3个线粒体基因在红鳍东方鲀和暗纹东方鲀中的比较

分析

Abstract Because morphology cannot identify some Takifugu rubripes and Takifugu obscurus more accurately，molecular means must be used to identify such invisible Takifugu.In this study，15 T.rubripes and 30 T.obscurus were used. Three genes COⅠ，COⅡ，and COⅢ in the entire mitochondrial genome of T.rubripes and T.obscurus on NCBI were performed by Primer5.0 designed for primer design.Fortyfive samples were amplified and sequenced under the optimal conditions，and the sequencing results were checked. The differences between species were analyzed and base composition analysis was performed. It was found that there were 9 SNPs on COⅠ，4 SNPs on COⅡ and 10 SNPs on COⅢ. Using MEGA-X to analyze the phylogenetic tree，we can conclude that the primers designed in this study can effectively identify two Takifugu species.

Key words Takifugu rubripes;Takifugu obscurus;Germplasm identification;Molecular marker

红鳍东方鲀（Takifugu rubripes）俗称黑蜡头、虎河豚，与暗纹东方鲀（Takifugu obscurus）均属于鲀形目（Tetraodontiformes）、鲀科（Tetraodontidae）、东方鲀属（Takifugu），在我国分布于黄海、渤海、东海，是我国比较重要的几种经济养殖鱼类之一，其味道鲜美，肉质细腻，鱼皮富含胶原蛋白，鱼肉蛋白质含量极高，而且其中所含有的河豚毒素也具有很高的价值，已在中国、日本以及韩国等亚洲国家广泛培育[1-2]。

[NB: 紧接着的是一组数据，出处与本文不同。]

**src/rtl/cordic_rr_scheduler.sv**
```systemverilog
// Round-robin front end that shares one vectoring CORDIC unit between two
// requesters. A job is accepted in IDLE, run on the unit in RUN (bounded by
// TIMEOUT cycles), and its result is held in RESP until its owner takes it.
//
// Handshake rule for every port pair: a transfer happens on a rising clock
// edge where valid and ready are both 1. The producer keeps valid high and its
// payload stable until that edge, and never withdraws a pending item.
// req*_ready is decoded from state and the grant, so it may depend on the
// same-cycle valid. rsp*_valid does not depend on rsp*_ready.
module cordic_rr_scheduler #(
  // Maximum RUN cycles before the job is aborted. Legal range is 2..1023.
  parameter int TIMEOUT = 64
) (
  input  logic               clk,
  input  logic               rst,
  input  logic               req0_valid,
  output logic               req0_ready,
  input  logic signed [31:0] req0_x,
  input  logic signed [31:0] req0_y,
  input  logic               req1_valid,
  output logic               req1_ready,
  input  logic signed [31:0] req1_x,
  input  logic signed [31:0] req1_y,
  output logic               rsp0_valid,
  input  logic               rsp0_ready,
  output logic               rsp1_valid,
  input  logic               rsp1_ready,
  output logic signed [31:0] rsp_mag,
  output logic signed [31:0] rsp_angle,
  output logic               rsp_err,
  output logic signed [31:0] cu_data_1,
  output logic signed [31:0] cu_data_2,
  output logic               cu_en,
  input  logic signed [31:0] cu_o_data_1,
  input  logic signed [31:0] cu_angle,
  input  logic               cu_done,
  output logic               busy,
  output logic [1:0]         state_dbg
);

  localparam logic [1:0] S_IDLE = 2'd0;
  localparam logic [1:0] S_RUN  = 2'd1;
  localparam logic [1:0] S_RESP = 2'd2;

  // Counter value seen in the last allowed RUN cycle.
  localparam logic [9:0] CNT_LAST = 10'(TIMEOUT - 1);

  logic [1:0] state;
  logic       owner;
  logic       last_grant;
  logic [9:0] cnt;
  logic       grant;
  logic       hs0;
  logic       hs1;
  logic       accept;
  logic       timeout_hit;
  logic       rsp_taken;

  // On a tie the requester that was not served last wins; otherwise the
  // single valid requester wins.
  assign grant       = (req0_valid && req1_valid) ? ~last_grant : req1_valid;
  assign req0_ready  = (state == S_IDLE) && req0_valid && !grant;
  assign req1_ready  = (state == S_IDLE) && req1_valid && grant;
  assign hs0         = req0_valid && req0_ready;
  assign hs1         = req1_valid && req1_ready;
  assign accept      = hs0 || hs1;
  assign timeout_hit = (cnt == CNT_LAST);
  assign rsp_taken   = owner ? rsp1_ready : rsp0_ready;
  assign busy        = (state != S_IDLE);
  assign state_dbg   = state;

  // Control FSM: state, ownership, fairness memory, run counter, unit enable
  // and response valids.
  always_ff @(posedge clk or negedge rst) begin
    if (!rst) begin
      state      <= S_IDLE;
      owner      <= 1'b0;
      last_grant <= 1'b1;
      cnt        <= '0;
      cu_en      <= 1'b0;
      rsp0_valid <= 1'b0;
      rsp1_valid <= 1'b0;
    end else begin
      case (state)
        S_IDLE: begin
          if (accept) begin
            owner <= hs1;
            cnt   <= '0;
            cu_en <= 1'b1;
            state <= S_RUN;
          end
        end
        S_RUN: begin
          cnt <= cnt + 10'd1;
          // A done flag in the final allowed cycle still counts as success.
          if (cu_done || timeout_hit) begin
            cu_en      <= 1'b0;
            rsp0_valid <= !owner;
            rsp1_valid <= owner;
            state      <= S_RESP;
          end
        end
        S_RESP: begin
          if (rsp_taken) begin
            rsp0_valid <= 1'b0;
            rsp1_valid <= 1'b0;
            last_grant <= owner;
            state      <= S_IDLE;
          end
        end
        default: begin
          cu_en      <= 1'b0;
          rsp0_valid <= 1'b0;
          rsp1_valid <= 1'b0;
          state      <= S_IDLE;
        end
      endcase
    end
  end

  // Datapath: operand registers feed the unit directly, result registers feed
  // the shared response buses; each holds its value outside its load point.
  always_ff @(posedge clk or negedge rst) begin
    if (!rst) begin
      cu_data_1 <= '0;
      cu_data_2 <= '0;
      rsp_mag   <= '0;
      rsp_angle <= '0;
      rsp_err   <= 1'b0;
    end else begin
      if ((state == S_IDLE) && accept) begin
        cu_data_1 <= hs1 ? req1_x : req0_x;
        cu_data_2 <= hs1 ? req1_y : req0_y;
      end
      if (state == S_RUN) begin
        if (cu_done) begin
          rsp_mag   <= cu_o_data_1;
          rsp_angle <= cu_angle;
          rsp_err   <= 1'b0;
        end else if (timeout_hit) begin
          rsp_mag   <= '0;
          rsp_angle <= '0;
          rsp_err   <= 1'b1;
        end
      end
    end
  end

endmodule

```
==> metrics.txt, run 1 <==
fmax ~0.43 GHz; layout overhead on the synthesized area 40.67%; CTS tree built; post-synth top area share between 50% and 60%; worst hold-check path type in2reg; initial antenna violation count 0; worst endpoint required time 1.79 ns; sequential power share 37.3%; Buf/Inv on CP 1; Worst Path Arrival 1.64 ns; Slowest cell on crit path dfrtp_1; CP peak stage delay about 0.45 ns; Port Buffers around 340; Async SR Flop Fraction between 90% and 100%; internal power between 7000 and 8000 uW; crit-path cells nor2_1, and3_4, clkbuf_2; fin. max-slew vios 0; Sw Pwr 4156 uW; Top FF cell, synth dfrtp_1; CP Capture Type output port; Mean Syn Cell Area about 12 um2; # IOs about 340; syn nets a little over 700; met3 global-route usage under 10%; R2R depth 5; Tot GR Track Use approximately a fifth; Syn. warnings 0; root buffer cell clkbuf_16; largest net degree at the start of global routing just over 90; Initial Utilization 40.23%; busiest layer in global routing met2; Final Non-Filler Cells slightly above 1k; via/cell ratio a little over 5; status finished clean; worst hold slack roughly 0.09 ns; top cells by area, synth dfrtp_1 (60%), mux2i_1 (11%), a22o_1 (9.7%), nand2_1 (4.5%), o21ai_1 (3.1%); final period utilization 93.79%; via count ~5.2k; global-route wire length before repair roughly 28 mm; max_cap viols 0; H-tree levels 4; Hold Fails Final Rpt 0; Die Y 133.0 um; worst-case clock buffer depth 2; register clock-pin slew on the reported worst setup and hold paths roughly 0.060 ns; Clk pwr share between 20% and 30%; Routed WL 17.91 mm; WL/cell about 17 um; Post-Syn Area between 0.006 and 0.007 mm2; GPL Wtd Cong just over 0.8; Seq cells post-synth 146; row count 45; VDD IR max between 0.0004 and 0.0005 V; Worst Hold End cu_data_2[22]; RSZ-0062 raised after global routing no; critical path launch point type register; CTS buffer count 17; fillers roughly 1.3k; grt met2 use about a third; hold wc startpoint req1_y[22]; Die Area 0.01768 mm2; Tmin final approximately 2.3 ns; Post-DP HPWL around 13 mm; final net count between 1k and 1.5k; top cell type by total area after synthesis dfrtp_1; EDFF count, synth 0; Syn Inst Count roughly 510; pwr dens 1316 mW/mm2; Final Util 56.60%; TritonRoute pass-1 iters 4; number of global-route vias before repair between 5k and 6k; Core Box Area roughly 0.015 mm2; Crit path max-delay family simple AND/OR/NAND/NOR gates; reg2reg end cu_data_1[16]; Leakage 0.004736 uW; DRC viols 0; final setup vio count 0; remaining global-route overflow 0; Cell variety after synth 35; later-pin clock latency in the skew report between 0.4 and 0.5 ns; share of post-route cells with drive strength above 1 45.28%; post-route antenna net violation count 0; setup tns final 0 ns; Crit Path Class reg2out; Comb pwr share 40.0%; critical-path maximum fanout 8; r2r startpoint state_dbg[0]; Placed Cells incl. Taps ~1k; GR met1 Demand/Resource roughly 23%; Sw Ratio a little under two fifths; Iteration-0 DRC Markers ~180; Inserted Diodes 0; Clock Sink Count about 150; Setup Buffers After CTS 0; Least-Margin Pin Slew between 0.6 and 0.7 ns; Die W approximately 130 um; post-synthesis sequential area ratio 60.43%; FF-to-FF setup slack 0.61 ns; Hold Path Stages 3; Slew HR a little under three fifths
==> src/rtl/obstacle_spawner.sv <==
// obstacle_spawner -- side-scroller obstacle generator.
// Waits a pseudo-random gap, spawns one obstacle at the right screen edge,
// scrolls it left once per frame tick and retires it at the left edge,
// counting retired obstacles as the score. A collision freezes the game
// until the next start request.
// Optional feature: define OBS_SPEEDUP_EN to raise the scroll step by one
// on every 8th retired obstacle, saturating at STEP_MAX. Without it the
// step is the constant STEP_INIT.
module obstacle_spawner #(
  parameter int SCREEN_W  = 640,
  parameter int STEP_INIT = 2,
  parameter int STEP_MAX  = 8,
  parameter int GAP_MIN   = 32
) (
  input  logic        clk,
  input  logic        rst,
  input  logic        tick,
  input  logic        start,
  input  logic        collided,
  output logic [10:0] ObsX,
  output logic [6:0]  ObsH,
  output logic [7:0]  ObsW,
  output logic        obs_valid,
  output logic        passed,
  output logic [15:0] score,
  output logic        halted
);

  typedef enum logic [2:0] {
    S_IDLE,
    S_GAP,
    S_SPAWN,
    S_MOVE,
    S_HALT
  } state_t;

  localparam logic [10:0] SPAWN_X     = 11'(SCREEN_W);
  localparam logic [10:0] STEP_INIT_V = 11'(STEP_INIT);
  localparam logic [7:0]  GAP_MIN_V   = 8'(GAP_MIN);
  localparam logic [15:0] LFSR_SEED   = 16'hACE1;
  localparam logic [15:0] SCORE_MAX   = 16'hFFFF;

  state_t      state_q, state_d;
  logic [7:0]  gap_cnt_q, gap_cnt_d;
  logic [15:0] lfsr_q, lfsr_d;
  logic [10:0] obs_x_q, obs_x_d;
  logic [6:0]  obs_h_q, obs_h_d;
  logic [7:0]  obs_w_q, obs_w_d;
  logic        obs_valid_q, obs_valid_d;
  logic        passed_q, passed_d;
  logic [15:0] score_q, score_d;
  logic        halted_q, halted_d;

  logic        lfsr_fb;
  logic [7:0]  gap_load;
  logic [15:0] score_inc;
  logic        score_rolls;
  logic [10:0] step_v;

`ifdef OBS_SPEEDUP_EN
  localparam logic [10:0] STEP_MAX_V = 11'(STEP_MAX);

  logic [10:0] step_q, step_d;

  assign step_v = step_q;
`else
  assign step_v = STEP_INIT_V;
`endif

  // Feedback of the Fibonacci LFSR (taps 16/14/13/11), the new gap length
  // and the saturating score increment are shared by several transitions.
  assign lfsr_fb     = lfsr_q[15] ^ lfsr_q[13] ^ lfsr_q[12] ^ lfsr_q[10];
  assign gap_load    = GAP_MIN_V + 8'(lfsr_q[4:0]);
  assign score_inc   = (score_q == SCORE_MAX) ? score_q : score_q + 16'd1;
  assign score_rolls = (score_q != SCORE_MAX) && (score_inc[2:0] == 3'd0);

  // The random source advances on each frame tick unless the game is frozen.
  always_comb begin
    lfsr_d = lfsr_q;
    if (tick && (state_q != S_HALT)) begin
      lfsr_d = {lfsr_q[14:0], lfsr_fb};
    end
  end

  // Next-state and datapath updates for the spawn / move / retire cycle.
  always_comb begin
    state_d     = state_q;
    gap_cnt_d   = gap_cnt_q;
    obs_x_d     = obs_x_q;
    obs_h_d     = obs_h_q;
    obs_w_d     = obs_w_q;
    obs_valid_d = obs_valid_q;
    passed_d    = 1'b0;
    score_d     = score_q;
    halted_d    = halted_q;
`ifdef OBS_SPEEDUP_EN
    step_d      = step_q;
`endif

    case (state_q)
      S_IDLE: begin
        if (start) begin
          state_d   = S_GAP;
          gap_cnt_d = gap_load;
          score_d   = 16'd0;
`ifdef OBS_SPEEDUP_EN
          step_d    = STEP_INIT_V;
`endif
        end
      end

      S_GAP: begin
        if (collided) begin
          state_d  = S_HALT;
          halted_d = 1'b1;
        end else if (tick) begin
          gap_cnt_d = gap_cnt_q - 8'd1;
          if (gap_cnt_q == 8'd1) begin
            state_d = S_SPAWN;
          end
        end
      end

      S_SPAWN: begin
        if (collided) begin
          state_d  = S_HALT;
          halted_d = 1'b1;
        end else begin
          state_d     = S_MOVE;
          obs_x_d     = SPAWN_X;
          obs_valid_d = 1'b1;
          case (lfsr_q[1:0])
            2'b00:   begin obs_h_d = 7'd35; obs_w_d = 8'd17; end
            2'b01:   begin obs_h_d = 7'd50; obs_w_d = 8'd25; end
            2'b10:   begin obs_h_d = 7'd35; obs_w_d = 8'd51; end
            default: begin obs_h_d = 7'd50; obs_w_d = 8'd75; end
          endcase
        end
      end

      S_MOVE: begin
        if (collided) begin
          state_d  = S_HALT;
          halted_d = 1'b1;
        end else if (tick) begin
          if (obs_x_q >= step_v) begin
            obs_x_d = obs_x_q - step_v;
          end else begin
            state_d     = S_GAP;
            obs_x_d     = 11'd0;
            obs_valid_d = 1'b0;
            passed_d    = 1'b1;
            score_d     = score_inc;
            gap_cnt_d   = gap_load;
`ifdef OBS_SPEEDUP_EN
            if (score_rolls && (step_q < STEP_MAX_V)) begin
              step_d = step_q + 11'd1;
            end
`endif
          end
        end
      end

      S_HALT: begin
        if (start) begin
          state_d     = S_GAP;
          gap_cnt_d   = gap_load;
          score_d     = 16'd0;
          obs_valid_d = 1'b0;
          halted_d    = 1'b0;
`ifdef OBS_SPEEDUP_EN
          step_d      = STEP_INIT_V;
`endif
        end
      end

      default: begin
        state_d = S_IDLE;
      end
    endcase
  end

  // State and datapath registers; reset discards any obstacle in flight.
  always_ff @(posedge clk or posedge rst) begin
    if (rst) begin
      state_q     <= S_IDLE;
      gap_cnt_q   <= 8'd0;
      lfsr_q      <= LFSR_SEED;
      obs_x_q     <= 11'd0;
      obs_h_q     <= 7'd0;
      obs_w_q     <= 8'd0;
      obs_valid_q <= 1'b0;
      passed_q    <= 1'b0;
      score_q     <= 16'd0;
      halted_q    <= 1'b0;
    end else begin
      state_q     <= state_d;
      gap_cnt_q   <= gap_cnt_d;
      lfsr_q      <= lfsr_d;
      obs_x_q     <= obs_x_d;
      obs_h_q     <= obs_h_d;
      obs_w_q     <= obs_w_d;
      obs_valid_q <= obs_valid_d;
      passed_q    <= passed_d;
      score_q     <= score_d;
      halted_q    <= halted_d;
    end
  end

`ifdef OBS_SPEEDUP_EN
  // Scroll step register, only present when the speedup feature is built in.
  always_ff @(posedge clk or posedge rst) begin
    if (rst) begin
      step_q <= STEP_INIT_V;
    end else begin
      step_q <= step_d;
    end
  end
`else
  // The rolling indication only matters when the step can change.
  logic unused_roll;
  assign unused_roll = score_rolls;
`endif

  assign ObsX      = obs_x_q;
  assign ObsH      = obs_h_q;
  assign ObsW      = obs_w_q;
  assign obs_valid = obs_valid_q;
  assign passed    = passed_q;
  assign score     = score_q;
  assign halted    = halted_q;

endmodule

通过动物形态学去鉴别物种，是物种鉴别常见也是最基础的方法，具有简单直观等优点。生物学具有悠久发展历史，自动物解剖开始，到动物形态学，再到宏观形态学研究，目前已发展成为包括解剖学、比较解剖学、细胞学和组织学、古动物学和胚胎学等的综合性学科。形态学方法可概括为可数性状、可量性状、结构特征等 。但因为其判断的主观性强，需要比较专业的系统学知识，而且由于不同发育阶段的形态学和地理隔绝也存在着差异，容易导致判断的错误，因此需要更精确的鉴定方式去鉴别形态学中无法辨认的隐形种。

聚合酶链式反应（PCR）是一种应用分子生物学将目的DNA片段在生物体外放大扩增的一项技术，其利用DNA在高温时破坏氢键变性成单链，降温时复性使引物（能与目的基因互补配对的寡核苷酸片段）与目的基因單链结合，再调温度至DNA聚合酶最适反应温度72 ℃，DNA聚合酶沿着磷酸到五碳糖（5′—3′）的方向合成互补链。通过对不同物种基因的保守区段设计引物，可应用该技术获得多个物种的同一基因的类似片段，比较这些基因片段的差异程度可判断这些物种的亲缘关系及区别鉴定这些物种。线粒体DNA（mtDNA）是一种在进化过程中替换率比DNA的高5～10倍并广泛存在于生物体内的遗传物质，已经被广泛利用于动植物的种群遗传学研究[6-7]，其中COⅠ基因是细胞色素氧化酶3个亚基基因中的一个相当保守的蛋白质编码基因，基因组中很少存在插入和缺失，其普遍替代速率为0.016 8～0.023 0每个位点/每百万年[8-9]，长为658 bp左右的十分适合解析亲缘关系相近的分类类群。国内外已经有研究者通过此段序列对未知物种进行系统的分类，并且打破传统形态学的物种分类[11-12]，COⅡ与COⅢ同样存在于mtDNA中，其组成也是十分保守。 SNP是单核苷酸多态性 （single nucleotide polymorphism），属于第三代分子标记技术，是在基因组水平上的单个核苷酸变异引起的DNA序列多态性，具有可以稳定遗传的优点，故此通过

查找在不同物种间存在的SNP能有效地将这些物种加以区分，同样当某一物种的不同性状出现SNP时，则可以利用对SNP的筛选进行育种。 该方法已有应用的先例，Lin等利用 SNP 成功建立了大黄鱼有效的鉴定遗传性别的方法。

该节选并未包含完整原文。